Collected data entries
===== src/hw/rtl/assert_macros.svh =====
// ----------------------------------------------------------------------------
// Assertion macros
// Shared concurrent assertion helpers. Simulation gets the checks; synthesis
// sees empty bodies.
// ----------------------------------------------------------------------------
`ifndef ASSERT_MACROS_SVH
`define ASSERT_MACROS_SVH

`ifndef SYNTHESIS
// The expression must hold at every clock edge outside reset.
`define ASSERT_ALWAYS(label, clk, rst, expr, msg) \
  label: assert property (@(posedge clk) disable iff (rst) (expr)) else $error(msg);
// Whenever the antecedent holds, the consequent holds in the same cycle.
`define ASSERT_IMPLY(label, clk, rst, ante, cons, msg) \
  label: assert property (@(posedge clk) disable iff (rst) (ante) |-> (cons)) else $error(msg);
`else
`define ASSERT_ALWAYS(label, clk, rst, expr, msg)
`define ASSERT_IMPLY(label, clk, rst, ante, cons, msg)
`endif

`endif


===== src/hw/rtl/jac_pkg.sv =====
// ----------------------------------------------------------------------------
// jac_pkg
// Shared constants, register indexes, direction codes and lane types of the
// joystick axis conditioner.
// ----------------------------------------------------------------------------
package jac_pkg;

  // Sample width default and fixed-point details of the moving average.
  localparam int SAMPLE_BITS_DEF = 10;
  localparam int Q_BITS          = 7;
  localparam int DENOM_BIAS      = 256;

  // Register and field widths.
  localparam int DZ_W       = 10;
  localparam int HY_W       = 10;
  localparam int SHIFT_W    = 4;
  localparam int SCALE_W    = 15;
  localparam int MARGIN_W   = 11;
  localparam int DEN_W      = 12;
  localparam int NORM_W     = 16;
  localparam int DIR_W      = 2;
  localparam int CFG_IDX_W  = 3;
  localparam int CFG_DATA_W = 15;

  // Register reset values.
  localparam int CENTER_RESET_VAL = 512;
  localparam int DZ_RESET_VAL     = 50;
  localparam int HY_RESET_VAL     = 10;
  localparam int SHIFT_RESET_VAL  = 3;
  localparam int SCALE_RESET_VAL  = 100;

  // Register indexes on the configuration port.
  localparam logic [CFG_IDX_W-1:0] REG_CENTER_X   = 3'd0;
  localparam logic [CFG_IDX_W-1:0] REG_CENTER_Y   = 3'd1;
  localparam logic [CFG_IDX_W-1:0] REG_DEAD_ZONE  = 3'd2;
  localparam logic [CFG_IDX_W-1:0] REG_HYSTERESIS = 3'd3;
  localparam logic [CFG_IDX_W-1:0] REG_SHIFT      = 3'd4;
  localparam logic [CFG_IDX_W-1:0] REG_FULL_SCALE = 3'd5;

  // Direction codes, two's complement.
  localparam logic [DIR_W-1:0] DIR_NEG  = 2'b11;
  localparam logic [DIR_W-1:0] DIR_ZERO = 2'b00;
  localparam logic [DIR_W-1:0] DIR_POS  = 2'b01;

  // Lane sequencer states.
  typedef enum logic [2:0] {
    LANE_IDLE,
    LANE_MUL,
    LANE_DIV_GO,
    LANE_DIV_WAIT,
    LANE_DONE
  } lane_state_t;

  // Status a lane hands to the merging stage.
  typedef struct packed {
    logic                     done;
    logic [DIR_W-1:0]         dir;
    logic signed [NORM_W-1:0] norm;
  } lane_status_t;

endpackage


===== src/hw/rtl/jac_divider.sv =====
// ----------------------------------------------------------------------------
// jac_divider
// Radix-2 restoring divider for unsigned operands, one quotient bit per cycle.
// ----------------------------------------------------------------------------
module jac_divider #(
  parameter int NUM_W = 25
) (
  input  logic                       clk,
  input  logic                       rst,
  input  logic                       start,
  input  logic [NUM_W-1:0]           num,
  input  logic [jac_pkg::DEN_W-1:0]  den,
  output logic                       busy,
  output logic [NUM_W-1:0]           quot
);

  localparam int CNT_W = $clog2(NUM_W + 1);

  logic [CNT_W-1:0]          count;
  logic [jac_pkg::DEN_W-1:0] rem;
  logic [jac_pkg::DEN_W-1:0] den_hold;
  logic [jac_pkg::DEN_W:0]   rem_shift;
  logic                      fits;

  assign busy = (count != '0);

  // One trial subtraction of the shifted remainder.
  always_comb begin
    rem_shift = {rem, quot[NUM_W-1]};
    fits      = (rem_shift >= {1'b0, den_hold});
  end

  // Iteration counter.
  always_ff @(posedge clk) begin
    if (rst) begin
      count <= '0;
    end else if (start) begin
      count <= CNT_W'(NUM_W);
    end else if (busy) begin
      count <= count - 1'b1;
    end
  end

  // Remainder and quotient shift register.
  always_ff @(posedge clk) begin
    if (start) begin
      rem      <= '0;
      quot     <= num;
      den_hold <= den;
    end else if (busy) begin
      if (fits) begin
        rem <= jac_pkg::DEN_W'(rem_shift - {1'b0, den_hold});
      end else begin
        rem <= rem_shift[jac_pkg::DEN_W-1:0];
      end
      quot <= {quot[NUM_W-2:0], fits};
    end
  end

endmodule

# Directions for this task
Report all lines above with "property".

# Result for this task
  label: assert property (@(posedge clk) disable iff (rst) (expr)) else $error(msg);
  label: assert property (@(posedge clk) disable iff (rst) (ante) |-> (cons)) else $error(msg);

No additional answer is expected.